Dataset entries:
########
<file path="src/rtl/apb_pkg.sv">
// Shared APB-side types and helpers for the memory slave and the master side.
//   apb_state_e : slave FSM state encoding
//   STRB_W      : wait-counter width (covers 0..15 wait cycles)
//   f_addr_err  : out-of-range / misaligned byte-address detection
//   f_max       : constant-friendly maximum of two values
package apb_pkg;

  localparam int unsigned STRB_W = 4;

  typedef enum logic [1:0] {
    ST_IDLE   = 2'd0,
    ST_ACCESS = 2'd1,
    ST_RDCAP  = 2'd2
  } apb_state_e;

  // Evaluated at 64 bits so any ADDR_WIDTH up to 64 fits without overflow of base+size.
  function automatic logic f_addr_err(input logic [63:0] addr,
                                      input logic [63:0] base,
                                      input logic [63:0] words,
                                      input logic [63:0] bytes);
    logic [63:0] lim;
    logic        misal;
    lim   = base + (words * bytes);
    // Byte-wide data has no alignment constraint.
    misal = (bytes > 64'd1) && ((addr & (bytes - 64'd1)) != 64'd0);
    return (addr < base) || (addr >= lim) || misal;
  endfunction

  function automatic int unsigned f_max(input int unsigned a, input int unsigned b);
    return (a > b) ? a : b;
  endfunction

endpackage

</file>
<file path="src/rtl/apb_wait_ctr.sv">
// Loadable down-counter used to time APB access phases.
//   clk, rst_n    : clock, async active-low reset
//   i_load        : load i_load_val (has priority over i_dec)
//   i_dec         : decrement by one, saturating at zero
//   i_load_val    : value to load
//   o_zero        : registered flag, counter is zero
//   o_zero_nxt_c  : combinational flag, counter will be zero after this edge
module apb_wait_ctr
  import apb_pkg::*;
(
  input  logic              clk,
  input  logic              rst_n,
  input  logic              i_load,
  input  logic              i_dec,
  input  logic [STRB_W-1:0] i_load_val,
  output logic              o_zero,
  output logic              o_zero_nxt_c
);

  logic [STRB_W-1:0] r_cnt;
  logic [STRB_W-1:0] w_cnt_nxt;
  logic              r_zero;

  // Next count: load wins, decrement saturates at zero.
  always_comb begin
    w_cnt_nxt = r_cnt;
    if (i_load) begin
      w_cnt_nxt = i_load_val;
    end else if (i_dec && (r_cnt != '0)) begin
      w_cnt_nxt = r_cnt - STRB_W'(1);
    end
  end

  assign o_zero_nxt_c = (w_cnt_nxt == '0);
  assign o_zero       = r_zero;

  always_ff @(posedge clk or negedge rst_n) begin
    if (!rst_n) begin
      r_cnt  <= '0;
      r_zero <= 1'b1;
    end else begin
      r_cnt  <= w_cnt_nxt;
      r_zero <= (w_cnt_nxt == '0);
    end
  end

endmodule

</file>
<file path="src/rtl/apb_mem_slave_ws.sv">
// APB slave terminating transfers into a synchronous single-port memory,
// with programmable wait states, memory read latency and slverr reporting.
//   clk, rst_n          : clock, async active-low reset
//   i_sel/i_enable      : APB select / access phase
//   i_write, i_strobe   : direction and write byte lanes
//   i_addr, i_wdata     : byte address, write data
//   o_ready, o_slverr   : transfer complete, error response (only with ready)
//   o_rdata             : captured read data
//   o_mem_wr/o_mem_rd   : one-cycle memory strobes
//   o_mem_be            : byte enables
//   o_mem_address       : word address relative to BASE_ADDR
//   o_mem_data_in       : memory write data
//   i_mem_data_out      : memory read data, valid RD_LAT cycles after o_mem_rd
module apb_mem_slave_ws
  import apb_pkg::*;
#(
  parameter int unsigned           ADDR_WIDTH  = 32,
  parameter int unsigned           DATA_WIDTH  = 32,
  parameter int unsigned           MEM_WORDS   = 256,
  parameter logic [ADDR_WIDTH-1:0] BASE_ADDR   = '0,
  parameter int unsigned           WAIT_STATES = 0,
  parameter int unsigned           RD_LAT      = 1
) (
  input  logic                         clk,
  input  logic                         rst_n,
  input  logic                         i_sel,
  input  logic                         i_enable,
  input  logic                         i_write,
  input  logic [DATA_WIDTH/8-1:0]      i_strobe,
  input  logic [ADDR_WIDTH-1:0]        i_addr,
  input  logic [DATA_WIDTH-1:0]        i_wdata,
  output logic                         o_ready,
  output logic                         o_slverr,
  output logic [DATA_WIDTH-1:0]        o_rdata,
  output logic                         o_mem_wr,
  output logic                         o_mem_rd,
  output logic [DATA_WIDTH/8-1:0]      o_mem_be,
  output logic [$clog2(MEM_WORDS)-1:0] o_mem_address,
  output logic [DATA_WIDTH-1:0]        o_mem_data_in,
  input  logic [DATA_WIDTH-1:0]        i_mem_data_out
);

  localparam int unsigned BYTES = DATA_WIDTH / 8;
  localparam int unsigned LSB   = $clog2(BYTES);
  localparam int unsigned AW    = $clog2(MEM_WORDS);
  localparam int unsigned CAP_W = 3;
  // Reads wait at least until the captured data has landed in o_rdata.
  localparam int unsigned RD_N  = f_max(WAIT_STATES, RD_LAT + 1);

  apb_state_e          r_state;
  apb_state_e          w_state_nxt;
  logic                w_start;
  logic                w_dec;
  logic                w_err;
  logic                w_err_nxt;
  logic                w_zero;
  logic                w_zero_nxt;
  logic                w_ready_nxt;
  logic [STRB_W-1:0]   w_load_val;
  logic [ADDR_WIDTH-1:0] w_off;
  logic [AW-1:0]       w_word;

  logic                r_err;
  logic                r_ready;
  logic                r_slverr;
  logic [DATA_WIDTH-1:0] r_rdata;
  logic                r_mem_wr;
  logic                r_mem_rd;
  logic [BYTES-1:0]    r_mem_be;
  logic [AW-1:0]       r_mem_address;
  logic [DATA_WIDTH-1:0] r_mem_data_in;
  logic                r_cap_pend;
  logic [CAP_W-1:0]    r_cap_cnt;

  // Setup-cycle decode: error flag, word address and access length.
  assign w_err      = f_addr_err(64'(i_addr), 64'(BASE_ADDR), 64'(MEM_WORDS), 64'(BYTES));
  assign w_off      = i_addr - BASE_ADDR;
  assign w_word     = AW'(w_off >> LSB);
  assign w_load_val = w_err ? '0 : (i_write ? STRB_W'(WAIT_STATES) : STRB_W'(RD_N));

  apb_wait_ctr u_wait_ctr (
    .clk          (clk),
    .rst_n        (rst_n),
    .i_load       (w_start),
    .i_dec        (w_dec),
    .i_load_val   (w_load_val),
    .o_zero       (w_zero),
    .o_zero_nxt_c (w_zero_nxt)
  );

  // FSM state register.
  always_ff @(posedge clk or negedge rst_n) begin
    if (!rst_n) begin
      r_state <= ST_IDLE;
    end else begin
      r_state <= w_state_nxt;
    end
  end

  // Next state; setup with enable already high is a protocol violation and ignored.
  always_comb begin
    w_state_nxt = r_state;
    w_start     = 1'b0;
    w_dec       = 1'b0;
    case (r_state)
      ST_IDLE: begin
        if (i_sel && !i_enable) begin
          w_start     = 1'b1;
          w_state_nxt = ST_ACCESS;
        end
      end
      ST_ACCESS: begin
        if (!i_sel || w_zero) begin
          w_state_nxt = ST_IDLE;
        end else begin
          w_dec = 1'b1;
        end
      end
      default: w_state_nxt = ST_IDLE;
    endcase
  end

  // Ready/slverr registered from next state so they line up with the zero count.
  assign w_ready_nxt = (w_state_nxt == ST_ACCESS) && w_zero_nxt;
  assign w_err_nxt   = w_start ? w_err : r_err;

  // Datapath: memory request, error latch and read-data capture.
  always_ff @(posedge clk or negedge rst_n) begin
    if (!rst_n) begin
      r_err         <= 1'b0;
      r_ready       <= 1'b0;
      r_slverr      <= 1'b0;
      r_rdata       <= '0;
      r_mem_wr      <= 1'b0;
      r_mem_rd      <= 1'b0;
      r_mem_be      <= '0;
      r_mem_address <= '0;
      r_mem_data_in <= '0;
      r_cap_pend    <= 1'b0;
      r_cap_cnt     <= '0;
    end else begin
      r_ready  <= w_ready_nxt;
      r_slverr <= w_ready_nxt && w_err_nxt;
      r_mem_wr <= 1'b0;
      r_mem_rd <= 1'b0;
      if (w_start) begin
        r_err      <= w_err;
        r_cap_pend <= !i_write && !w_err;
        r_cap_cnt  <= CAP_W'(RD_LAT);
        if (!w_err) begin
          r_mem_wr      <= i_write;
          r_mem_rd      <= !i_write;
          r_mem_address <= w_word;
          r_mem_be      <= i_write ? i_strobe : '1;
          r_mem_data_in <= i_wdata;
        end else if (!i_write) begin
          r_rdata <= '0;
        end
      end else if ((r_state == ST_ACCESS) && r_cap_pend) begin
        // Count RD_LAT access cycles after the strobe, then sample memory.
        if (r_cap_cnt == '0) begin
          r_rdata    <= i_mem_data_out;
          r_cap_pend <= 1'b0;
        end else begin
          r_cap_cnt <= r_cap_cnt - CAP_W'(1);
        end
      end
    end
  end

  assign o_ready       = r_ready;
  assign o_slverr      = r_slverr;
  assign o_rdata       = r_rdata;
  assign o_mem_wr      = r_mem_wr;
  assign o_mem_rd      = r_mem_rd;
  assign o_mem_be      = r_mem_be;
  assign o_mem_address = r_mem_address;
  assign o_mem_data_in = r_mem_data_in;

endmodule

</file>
########
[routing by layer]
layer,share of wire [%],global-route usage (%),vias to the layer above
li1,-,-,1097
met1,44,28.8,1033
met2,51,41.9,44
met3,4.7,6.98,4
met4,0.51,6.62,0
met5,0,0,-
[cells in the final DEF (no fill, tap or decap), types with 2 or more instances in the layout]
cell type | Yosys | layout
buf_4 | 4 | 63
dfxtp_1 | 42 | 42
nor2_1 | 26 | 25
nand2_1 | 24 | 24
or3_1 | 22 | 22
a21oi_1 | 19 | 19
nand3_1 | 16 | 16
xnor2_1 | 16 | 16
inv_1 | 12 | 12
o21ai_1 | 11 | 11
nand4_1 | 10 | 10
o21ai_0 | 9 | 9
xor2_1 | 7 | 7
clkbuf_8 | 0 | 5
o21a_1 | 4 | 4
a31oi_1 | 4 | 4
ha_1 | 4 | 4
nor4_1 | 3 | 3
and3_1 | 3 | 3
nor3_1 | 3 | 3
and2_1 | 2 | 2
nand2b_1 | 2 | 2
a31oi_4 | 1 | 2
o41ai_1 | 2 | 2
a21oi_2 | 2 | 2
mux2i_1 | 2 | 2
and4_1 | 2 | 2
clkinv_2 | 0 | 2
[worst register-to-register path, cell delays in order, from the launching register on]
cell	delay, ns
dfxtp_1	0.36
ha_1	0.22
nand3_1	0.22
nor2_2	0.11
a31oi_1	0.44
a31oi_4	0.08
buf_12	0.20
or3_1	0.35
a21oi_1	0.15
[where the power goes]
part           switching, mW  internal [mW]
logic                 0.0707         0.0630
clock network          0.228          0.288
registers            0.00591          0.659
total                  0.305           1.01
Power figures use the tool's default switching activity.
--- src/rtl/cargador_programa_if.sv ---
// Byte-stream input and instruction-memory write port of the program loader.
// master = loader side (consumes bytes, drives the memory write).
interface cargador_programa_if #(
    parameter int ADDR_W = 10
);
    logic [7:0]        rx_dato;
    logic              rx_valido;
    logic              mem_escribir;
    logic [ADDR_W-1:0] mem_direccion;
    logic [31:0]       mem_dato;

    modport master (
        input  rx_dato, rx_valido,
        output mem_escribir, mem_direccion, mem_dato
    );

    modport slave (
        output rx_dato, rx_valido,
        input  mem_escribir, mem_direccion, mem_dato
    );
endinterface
########
• **Task statement**: Retype only the stretch of lines above starting at the one with "met1,44,28.8,1033" and stopping at the one with "o21a_1 | 4 | 4", exactly as written, with both kept.

• **Answer space**:
met1,44,28.8,1033
met2,51,41.9,44
met3,4.7,6.98,4
met4,0.51,6.62,0
met5,0,0,-
[cells in the final DEF (no fill, tap or decap), types with 2 or more instances in the layout]
cell type | Yosys | layout
buf_4 | 4 | 63
dfxtp_1 | 42 | 42
nor2_1 | 26 | 25
nand2_1 | 24 | 24
or3_1 | 22 | 22
a21oi_1 | 19 | 19
nand3_1 | 16 | 16
xnor2_1 | 16 | 16
inv_1 | 12 | 12
o21ai_1 | 11 | 11
nand4_1 | 10 | 10
o21ai_0 | 9 | 9
xor2_1 | 7 | 7
clkbuf_8 | 0 | 5
o21a_1 | 4 | 4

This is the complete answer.